§ **Work to be completed**
Every line of the records that contains the string "config" counts once; give the total and nothing else.

--- Data extracts Enclosed Below ---

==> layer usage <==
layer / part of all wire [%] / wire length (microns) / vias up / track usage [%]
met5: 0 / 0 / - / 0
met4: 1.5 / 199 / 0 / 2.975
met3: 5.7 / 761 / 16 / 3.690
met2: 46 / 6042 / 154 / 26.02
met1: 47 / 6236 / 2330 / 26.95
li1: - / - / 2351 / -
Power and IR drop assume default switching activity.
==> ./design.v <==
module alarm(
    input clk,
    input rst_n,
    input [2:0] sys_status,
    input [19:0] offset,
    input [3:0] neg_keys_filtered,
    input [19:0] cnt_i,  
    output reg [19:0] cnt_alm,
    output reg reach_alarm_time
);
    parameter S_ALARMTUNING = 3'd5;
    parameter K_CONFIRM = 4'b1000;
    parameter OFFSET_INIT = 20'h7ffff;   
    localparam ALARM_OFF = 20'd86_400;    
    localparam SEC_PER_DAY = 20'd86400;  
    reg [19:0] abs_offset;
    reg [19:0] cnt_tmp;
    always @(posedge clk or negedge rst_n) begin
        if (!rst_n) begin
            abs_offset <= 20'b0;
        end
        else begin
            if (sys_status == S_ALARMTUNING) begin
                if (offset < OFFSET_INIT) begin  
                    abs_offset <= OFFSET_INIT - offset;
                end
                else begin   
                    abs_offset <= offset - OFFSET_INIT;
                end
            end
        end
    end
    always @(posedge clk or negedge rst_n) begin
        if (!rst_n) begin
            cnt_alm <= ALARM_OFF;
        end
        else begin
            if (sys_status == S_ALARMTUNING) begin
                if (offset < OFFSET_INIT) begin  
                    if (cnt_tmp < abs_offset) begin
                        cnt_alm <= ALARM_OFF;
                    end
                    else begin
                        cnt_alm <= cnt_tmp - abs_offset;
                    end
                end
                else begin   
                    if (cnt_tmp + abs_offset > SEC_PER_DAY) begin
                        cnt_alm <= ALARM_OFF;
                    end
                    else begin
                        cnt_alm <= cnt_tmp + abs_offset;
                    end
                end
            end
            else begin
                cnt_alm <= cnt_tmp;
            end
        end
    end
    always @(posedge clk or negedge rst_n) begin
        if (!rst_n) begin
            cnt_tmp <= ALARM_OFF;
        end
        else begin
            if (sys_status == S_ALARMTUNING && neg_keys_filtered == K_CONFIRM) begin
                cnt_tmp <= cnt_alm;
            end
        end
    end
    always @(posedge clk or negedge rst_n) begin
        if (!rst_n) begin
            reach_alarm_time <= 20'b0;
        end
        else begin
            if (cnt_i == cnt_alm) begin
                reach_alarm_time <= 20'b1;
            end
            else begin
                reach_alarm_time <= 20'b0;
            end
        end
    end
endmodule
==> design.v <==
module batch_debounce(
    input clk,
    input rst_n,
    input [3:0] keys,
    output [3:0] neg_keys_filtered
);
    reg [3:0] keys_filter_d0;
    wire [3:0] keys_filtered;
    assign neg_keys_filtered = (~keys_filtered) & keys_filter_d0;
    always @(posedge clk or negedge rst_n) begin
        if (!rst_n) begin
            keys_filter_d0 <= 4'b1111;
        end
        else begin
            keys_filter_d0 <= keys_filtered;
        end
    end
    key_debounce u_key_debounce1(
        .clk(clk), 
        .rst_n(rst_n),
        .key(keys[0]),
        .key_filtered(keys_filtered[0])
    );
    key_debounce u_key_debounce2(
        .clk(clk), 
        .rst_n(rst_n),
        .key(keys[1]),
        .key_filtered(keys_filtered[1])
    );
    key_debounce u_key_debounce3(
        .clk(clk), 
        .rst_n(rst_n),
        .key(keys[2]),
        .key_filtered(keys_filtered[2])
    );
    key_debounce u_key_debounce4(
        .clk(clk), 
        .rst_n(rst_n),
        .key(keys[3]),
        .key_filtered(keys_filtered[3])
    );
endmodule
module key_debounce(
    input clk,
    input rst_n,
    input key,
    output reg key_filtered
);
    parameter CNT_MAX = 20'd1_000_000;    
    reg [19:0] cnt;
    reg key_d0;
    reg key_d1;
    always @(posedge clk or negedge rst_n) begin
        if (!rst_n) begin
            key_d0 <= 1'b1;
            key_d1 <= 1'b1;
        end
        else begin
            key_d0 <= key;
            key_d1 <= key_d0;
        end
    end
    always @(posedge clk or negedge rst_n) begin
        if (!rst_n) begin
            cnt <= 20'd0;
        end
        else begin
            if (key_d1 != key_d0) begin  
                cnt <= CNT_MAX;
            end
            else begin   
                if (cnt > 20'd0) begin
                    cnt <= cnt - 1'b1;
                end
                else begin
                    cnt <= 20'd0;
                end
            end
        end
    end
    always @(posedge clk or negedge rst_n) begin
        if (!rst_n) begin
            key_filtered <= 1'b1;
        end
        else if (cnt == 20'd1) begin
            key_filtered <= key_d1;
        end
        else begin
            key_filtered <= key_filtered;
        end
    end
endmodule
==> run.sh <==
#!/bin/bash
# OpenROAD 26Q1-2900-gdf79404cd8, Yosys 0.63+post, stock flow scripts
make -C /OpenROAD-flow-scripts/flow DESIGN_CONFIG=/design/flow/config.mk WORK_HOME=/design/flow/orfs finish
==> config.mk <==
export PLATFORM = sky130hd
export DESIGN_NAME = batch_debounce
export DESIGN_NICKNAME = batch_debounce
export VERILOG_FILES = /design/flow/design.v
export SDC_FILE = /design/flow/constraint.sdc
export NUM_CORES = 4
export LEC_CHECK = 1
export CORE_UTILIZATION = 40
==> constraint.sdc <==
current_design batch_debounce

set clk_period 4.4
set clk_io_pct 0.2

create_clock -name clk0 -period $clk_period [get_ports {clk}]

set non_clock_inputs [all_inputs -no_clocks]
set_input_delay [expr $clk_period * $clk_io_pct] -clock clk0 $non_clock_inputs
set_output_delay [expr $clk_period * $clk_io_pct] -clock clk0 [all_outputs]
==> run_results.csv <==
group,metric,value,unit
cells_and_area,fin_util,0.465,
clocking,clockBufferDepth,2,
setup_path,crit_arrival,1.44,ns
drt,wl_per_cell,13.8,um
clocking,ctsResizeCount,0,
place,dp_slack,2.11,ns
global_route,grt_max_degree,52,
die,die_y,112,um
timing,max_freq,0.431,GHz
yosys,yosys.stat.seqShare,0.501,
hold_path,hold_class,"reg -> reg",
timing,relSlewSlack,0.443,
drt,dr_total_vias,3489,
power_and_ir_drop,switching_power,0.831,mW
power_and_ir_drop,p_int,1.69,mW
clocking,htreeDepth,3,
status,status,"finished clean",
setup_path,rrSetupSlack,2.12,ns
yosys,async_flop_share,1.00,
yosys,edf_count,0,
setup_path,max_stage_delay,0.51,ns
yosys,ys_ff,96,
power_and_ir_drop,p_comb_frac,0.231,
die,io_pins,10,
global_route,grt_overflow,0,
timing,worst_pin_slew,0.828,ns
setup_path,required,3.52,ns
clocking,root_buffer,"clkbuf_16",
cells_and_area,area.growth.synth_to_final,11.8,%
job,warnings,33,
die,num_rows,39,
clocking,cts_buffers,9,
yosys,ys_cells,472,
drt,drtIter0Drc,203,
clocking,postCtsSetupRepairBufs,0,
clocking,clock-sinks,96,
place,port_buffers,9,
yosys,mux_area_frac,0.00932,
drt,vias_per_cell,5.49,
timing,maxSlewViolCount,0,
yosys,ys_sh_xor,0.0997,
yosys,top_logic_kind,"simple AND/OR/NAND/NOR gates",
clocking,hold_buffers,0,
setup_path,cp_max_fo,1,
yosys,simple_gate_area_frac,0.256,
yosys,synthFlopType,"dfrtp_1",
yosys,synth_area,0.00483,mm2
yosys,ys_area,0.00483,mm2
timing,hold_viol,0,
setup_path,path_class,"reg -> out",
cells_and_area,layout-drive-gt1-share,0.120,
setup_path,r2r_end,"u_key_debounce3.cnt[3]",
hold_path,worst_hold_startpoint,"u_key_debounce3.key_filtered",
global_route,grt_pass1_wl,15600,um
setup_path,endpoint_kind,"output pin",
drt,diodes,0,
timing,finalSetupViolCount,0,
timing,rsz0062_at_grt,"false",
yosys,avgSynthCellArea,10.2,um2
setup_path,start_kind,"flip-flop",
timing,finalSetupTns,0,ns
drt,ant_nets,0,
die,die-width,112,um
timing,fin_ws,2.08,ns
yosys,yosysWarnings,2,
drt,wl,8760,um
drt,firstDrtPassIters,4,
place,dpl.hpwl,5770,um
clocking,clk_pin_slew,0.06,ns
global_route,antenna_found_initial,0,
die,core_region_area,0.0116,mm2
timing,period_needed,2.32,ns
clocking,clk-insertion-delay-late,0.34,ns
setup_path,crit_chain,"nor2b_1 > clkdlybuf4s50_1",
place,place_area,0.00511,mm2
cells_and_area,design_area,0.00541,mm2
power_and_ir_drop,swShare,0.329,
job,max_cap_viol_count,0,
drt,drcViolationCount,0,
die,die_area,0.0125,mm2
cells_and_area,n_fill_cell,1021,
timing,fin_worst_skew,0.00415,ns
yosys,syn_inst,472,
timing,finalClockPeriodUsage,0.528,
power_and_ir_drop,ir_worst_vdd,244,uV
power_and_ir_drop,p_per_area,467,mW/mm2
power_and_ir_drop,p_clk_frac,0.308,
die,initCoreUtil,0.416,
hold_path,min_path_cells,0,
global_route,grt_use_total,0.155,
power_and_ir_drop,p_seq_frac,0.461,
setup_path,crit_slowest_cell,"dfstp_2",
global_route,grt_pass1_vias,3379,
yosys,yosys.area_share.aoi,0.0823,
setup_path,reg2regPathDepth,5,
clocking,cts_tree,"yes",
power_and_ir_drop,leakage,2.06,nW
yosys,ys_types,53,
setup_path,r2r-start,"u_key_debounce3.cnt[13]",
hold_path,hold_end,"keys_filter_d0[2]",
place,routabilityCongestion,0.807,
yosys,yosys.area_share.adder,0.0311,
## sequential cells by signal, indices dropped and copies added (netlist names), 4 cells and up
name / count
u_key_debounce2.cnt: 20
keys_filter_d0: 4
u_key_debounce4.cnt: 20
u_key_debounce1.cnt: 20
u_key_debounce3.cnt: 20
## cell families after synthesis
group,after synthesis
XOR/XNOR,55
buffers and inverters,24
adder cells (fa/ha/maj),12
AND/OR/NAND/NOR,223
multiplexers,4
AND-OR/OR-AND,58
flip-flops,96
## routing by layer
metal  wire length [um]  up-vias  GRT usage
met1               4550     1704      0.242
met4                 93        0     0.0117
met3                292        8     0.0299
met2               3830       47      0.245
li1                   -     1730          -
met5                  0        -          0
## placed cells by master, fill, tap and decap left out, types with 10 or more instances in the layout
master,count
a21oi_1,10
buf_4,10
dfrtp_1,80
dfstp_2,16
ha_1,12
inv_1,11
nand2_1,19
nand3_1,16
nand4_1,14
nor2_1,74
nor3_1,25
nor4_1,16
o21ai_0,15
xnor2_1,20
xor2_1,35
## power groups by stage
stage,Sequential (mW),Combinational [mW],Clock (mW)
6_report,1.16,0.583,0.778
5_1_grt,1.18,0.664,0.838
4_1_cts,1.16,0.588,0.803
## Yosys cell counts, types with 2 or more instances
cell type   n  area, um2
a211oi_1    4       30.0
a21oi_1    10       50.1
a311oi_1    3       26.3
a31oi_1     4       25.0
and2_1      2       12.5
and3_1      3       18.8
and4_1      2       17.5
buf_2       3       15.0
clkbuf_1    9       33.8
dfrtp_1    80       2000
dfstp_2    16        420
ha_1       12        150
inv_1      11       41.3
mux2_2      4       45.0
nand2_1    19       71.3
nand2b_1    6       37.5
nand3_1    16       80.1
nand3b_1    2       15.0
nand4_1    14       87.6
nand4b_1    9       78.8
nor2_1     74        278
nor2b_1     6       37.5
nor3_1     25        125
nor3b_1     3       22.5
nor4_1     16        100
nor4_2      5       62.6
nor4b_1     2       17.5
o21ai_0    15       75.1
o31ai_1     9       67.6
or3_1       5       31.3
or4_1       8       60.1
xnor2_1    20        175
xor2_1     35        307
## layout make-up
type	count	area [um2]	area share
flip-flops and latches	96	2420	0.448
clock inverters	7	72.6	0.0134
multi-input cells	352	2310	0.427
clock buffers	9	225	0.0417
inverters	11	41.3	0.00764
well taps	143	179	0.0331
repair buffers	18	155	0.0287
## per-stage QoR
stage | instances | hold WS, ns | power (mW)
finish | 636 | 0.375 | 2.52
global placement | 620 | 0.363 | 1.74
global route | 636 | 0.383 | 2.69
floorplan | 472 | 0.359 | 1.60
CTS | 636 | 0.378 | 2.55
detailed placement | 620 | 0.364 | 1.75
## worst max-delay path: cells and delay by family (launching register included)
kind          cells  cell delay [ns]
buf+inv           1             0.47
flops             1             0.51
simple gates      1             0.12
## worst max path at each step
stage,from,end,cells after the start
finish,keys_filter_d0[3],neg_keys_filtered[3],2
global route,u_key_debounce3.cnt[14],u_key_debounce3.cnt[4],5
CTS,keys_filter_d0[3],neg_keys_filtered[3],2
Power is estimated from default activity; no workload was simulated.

--- End of Enclosed Data extracts ---

§ **Written solution**
2